* Activity
I'd like every line from the material below that has "engine" in it.

* Provided data
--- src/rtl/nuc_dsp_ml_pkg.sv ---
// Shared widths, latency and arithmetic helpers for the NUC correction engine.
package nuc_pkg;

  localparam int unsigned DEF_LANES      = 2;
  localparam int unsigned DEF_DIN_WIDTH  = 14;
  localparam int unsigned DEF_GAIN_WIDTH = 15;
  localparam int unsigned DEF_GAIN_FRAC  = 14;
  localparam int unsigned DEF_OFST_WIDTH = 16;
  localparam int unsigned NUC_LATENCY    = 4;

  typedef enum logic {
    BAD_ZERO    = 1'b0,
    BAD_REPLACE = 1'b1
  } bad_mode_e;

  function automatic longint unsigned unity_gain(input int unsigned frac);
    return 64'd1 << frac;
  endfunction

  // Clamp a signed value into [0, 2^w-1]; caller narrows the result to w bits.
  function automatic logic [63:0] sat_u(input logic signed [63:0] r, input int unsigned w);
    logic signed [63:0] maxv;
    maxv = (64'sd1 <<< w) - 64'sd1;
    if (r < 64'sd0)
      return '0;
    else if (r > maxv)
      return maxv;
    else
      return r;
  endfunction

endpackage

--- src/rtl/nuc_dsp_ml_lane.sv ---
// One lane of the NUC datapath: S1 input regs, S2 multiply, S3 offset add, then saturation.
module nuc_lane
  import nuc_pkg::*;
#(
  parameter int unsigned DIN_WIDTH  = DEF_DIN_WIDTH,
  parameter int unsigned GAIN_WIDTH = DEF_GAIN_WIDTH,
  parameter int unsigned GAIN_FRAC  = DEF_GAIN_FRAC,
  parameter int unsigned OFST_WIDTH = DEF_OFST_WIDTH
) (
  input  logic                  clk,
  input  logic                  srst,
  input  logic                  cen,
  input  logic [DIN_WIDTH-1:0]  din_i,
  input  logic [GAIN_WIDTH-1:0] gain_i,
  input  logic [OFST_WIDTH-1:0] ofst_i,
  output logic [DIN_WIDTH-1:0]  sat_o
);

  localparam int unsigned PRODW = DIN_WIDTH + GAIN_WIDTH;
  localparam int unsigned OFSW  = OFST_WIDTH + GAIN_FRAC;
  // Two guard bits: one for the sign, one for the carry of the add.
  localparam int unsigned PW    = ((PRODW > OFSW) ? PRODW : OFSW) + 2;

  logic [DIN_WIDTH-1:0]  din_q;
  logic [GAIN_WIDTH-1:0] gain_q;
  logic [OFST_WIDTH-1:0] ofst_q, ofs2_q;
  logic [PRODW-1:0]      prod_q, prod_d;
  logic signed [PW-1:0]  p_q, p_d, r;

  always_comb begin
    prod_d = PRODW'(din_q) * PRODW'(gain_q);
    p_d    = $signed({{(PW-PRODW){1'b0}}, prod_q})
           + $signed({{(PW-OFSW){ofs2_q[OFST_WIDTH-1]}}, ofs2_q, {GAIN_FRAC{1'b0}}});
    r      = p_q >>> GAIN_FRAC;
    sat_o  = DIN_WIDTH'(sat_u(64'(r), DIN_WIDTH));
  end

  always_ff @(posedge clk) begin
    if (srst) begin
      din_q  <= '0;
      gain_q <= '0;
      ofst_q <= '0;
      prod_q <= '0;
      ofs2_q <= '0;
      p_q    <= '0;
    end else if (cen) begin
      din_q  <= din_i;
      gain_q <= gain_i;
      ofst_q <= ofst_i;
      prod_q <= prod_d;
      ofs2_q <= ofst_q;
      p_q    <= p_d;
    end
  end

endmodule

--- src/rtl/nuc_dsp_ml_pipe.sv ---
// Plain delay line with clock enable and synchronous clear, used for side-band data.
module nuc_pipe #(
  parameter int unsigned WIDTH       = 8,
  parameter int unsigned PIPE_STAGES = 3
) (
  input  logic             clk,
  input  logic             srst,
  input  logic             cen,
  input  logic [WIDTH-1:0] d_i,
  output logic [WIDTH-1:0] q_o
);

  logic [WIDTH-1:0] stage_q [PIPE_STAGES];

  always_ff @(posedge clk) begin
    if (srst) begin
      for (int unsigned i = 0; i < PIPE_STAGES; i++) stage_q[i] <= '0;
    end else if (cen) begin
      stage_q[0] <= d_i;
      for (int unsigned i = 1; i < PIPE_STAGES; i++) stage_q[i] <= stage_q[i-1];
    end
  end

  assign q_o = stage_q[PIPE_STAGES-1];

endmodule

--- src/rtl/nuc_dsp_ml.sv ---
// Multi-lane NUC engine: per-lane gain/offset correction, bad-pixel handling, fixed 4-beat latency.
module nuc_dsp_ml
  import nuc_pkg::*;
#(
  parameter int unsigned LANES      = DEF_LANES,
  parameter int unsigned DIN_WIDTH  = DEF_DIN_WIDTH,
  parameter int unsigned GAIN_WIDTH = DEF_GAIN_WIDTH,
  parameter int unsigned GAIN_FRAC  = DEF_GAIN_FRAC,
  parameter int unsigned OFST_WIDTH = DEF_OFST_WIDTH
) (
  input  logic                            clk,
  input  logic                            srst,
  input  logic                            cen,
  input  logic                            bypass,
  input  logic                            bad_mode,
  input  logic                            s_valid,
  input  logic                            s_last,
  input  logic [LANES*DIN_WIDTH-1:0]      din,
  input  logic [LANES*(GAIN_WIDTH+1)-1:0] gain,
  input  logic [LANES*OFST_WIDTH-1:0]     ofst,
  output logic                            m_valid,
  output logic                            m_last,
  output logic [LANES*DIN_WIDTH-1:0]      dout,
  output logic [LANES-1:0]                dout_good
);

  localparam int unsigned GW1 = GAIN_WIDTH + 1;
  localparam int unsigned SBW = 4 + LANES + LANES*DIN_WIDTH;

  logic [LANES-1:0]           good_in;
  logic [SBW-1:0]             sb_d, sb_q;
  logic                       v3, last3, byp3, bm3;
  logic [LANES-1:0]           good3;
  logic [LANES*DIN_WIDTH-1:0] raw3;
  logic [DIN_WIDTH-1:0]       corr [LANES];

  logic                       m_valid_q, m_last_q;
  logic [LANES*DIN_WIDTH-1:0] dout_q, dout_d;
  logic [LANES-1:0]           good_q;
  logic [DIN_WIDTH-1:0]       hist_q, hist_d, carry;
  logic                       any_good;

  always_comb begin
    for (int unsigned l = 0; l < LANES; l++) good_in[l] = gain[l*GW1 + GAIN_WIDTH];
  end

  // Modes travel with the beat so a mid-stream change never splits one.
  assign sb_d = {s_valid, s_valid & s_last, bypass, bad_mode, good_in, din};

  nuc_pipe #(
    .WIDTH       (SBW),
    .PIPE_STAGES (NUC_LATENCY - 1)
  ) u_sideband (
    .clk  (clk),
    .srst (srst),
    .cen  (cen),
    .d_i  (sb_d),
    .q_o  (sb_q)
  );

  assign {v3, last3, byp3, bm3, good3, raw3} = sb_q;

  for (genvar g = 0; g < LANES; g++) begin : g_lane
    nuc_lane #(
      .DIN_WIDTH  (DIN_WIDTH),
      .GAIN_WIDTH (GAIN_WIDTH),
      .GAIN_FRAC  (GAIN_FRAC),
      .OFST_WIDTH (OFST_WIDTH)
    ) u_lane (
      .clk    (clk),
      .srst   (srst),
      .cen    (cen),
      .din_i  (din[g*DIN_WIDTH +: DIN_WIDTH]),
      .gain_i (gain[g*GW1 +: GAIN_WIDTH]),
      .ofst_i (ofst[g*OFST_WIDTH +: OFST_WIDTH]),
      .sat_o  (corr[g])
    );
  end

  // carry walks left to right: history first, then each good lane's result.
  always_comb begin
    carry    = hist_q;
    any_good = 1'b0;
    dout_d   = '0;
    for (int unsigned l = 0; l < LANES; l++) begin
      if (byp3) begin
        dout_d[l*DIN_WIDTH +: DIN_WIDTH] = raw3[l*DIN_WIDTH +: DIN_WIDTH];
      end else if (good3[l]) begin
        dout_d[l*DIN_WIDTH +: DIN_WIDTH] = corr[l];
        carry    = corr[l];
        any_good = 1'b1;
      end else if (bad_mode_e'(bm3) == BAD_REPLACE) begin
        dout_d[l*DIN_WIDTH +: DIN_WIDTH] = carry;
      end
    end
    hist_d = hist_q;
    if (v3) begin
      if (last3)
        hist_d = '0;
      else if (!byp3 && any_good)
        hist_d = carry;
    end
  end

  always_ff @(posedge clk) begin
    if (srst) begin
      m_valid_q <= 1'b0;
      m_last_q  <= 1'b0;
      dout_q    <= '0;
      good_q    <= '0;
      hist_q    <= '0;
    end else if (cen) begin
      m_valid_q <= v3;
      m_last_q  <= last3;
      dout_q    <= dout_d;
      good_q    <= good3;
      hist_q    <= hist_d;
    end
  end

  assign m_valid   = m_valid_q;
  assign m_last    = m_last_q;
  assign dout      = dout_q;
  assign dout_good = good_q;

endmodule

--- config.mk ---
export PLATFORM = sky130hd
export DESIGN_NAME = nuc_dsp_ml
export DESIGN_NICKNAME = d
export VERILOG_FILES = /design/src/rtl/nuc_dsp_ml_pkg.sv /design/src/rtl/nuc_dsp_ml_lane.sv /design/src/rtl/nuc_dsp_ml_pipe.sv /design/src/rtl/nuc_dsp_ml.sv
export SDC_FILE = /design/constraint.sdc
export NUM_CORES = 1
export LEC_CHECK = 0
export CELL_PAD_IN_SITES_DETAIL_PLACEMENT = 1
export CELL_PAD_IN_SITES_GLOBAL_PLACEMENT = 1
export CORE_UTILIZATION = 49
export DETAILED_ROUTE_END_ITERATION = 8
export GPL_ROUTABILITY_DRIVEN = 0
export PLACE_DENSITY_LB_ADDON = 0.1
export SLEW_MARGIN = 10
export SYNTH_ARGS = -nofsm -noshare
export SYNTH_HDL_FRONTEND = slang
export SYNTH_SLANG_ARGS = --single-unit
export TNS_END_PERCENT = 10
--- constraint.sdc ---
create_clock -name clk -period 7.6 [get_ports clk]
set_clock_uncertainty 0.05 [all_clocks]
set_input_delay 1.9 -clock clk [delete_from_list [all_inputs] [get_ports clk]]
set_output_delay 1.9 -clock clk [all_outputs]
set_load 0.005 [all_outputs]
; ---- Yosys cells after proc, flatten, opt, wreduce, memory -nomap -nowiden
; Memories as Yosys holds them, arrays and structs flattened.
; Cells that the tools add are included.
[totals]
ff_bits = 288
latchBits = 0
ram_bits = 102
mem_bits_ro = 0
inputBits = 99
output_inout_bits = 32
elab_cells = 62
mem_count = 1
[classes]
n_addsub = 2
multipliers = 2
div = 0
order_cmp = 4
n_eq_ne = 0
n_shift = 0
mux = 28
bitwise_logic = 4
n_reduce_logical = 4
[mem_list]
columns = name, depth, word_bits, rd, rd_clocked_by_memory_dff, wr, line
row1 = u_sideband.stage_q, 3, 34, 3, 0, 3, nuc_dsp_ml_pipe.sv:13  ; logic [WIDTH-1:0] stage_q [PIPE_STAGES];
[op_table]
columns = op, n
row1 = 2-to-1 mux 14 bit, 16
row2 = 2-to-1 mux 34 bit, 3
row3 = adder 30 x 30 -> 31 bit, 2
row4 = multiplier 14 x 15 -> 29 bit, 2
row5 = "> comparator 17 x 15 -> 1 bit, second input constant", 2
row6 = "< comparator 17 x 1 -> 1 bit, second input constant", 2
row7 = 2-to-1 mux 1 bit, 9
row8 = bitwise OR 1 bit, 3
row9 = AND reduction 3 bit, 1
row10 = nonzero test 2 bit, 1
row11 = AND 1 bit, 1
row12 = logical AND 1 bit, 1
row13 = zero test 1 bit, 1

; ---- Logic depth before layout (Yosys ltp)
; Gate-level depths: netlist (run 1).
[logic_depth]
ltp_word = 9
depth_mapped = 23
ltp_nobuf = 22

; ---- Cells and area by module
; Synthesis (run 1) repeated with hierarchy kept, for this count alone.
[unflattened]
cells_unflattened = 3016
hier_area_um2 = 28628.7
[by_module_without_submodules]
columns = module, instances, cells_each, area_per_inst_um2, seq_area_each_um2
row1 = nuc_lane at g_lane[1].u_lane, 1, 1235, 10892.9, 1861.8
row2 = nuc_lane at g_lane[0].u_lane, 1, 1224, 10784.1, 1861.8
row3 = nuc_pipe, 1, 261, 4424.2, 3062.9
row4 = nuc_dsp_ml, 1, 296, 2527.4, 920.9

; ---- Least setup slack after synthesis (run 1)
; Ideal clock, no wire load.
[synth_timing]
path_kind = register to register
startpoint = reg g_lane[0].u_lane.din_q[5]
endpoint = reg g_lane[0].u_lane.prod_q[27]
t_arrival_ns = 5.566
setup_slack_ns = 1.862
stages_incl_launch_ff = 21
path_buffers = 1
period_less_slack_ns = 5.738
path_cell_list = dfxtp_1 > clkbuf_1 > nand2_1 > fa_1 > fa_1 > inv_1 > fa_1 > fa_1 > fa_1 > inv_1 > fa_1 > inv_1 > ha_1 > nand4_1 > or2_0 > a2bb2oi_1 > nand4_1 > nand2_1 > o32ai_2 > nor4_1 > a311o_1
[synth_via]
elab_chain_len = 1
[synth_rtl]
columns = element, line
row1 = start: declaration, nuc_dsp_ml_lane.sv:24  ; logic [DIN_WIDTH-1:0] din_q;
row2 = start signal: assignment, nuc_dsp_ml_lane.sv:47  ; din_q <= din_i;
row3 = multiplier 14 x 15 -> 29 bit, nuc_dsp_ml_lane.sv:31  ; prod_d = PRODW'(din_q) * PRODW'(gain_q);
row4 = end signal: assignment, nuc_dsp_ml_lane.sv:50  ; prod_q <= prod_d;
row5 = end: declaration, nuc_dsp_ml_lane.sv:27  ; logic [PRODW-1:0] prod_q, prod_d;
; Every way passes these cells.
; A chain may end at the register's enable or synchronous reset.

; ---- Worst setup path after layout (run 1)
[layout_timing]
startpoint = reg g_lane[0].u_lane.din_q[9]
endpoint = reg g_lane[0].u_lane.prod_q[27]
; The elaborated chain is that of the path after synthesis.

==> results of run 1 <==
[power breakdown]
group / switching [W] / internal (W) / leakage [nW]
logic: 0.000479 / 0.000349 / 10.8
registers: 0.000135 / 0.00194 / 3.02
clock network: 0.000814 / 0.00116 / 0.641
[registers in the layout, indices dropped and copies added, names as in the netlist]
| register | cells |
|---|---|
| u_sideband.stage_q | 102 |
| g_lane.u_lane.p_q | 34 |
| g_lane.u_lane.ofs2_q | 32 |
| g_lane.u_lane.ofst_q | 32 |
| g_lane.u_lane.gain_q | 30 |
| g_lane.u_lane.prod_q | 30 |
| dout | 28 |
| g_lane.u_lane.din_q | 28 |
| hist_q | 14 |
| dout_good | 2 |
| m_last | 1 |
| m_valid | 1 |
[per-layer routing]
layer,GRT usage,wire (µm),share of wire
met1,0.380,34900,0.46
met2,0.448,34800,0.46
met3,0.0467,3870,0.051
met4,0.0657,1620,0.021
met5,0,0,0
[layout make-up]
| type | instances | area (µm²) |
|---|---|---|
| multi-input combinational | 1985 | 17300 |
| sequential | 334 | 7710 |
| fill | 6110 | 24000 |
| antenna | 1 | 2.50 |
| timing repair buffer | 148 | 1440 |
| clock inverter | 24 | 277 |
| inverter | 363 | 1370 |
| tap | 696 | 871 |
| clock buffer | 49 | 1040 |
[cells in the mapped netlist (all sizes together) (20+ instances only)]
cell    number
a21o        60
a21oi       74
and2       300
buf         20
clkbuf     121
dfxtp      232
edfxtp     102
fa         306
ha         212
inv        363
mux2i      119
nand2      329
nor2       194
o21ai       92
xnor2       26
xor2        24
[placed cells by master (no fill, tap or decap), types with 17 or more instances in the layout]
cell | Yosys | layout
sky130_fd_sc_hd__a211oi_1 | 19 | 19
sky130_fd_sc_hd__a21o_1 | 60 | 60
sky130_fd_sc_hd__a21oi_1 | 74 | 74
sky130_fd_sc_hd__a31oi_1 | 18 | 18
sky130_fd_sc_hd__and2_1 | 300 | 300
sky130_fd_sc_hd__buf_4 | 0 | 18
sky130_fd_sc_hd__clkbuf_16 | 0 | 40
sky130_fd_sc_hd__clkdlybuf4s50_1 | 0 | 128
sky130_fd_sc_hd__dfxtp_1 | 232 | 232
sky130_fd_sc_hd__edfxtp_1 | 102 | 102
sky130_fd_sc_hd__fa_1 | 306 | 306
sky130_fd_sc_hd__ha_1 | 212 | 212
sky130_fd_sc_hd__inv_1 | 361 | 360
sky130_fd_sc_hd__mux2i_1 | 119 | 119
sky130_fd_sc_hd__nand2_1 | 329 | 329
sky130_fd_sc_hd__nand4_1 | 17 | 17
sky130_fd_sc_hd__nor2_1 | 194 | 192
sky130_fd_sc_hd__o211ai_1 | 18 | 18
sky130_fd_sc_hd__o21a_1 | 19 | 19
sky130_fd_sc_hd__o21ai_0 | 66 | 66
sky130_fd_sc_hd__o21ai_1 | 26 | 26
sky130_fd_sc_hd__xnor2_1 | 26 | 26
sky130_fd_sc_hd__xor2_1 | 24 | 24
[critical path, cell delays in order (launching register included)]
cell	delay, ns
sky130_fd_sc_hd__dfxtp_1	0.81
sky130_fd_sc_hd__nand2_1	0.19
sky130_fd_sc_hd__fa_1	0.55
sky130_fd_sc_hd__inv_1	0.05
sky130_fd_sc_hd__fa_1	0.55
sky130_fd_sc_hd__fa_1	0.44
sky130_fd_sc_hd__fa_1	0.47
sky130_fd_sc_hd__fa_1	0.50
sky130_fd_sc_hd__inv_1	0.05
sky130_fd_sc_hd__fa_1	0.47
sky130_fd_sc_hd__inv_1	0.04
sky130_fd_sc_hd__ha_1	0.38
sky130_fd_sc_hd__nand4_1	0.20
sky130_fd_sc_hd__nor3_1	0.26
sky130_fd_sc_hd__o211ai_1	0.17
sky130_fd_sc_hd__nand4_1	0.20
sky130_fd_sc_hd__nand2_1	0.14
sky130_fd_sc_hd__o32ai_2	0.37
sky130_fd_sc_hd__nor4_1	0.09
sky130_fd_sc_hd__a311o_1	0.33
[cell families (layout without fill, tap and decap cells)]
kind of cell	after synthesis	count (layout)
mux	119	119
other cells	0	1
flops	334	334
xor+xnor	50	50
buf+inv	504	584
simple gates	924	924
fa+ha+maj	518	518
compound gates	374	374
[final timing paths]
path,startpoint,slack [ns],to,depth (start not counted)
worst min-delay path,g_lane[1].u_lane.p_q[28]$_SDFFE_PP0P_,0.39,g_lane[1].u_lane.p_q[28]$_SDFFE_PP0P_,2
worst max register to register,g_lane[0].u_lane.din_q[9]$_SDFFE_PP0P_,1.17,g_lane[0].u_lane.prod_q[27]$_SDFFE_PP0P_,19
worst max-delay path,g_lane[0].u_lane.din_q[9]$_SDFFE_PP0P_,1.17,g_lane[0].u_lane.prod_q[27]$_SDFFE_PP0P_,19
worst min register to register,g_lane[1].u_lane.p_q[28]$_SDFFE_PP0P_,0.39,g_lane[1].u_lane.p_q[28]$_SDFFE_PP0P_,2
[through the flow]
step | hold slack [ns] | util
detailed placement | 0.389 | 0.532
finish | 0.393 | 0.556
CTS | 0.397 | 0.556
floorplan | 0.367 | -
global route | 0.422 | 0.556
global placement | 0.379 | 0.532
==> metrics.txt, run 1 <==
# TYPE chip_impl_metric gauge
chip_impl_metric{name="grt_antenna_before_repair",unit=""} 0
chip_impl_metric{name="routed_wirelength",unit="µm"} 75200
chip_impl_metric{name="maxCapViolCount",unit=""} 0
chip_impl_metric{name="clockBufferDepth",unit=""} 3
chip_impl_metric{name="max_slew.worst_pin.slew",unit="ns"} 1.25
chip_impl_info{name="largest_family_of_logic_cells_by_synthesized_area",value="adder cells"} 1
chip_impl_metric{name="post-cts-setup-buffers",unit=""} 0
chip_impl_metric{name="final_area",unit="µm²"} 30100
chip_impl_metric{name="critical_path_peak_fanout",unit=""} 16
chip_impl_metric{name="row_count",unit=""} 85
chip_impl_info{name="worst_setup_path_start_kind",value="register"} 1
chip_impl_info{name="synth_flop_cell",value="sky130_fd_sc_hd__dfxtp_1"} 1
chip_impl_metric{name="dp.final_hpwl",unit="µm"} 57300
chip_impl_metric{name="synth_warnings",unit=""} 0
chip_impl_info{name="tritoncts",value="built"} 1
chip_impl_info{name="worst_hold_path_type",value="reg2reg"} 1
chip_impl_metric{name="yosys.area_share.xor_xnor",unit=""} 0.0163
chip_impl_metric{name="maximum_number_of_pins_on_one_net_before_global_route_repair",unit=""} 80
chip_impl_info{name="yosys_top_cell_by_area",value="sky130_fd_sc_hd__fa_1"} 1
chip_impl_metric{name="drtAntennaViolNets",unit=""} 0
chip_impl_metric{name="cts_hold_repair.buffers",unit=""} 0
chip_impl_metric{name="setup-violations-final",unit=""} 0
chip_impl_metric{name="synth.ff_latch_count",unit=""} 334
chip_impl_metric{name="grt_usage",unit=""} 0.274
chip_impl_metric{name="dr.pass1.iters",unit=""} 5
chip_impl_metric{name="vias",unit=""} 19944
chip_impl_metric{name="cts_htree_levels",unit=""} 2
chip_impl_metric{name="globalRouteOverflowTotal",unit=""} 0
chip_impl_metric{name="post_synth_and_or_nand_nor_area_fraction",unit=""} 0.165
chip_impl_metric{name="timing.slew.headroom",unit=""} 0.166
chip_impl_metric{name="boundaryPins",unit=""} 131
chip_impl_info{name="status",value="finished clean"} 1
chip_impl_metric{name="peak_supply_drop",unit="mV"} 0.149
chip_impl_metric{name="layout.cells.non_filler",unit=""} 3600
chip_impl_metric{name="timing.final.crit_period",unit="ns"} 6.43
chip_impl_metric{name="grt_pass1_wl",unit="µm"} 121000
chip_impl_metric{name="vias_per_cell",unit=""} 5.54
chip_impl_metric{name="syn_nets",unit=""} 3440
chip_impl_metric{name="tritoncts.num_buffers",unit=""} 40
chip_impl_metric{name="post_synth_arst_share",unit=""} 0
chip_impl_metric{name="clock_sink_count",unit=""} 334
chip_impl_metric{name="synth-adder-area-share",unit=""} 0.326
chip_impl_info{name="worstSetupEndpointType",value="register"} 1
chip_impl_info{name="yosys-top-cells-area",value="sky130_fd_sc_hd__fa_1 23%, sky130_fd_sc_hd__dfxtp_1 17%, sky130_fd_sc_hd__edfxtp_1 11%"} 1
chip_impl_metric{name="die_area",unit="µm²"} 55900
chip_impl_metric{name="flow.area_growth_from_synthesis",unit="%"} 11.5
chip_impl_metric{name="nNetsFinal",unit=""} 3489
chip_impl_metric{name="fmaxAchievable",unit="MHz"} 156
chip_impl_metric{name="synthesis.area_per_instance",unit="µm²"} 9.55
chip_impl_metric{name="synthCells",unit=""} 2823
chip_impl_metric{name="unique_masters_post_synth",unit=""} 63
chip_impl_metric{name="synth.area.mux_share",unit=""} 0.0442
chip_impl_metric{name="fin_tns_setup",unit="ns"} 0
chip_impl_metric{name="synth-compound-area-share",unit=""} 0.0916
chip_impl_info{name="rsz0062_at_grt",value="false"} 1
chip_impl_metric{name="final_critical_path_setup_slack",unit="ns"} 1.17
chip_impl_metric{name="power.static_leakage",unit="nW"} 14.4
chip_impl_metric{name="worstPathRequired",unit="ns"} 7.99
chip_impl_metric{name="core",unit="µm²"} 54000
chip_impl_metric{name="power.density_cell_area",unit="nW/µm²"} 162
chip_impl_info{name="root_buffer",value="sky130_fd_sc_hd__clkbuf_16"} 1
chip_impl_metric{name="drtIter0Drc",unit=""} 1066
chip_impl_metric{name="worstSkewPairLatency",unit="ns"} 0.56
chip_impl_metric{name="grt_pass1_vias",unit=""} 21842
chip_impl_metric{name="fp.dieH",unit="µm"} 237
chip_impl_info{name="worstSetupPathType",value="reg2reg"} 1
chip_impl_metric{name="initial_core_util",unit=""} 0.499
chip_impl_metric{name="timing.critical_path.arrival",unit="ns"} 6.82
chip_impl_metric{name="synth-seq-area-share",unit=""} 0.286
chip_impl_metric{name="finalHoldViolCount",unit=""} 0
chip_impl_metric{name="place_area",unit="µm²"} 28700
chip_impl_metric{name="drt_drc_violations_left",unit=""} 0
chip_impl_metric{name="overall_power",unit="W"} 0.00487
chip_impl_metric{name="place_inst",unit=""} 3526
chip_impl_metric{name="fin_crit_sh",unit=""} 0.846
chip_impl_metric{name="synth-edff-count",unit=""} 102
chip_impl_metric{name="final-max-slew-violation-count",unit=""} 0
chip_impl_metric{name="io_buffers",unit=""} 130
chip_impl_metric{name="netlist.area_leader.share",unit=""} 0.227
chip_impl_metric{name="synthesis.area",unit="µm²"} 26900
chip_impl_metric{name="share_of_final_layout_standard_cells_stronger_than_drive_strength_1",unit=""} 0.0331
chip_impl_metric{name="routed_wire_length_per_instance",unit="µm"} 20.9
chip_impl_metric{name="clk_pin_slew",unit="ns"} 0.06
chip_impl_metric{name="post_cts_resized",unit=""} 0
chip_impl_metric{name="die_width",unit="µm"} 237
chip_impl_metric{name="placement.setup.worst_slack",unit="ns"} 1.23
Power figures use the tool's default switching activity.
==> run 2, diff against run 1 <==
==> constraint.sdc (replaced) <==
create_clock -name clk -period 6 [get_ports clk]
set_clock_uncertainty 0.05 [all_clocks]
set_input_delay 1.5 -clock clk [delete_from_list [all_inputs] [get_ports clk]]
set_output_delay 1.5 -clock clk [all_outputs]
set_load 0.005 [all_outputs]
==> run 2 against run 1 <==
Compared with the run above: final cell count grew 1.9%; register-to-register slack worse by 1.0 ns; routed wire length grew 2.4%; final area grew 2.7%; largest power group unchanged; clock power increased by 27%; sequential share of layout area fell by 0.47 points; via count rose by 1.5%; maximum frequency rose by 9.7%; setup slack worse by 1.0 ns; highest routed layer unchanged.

* Response area
// Shared widths, latency and arithmetic helpers for the NUC correction engine.
// Multi-lane NUC engine: per-lane gain/offset correction, bad-pixel handling, fixed 4-beat latency.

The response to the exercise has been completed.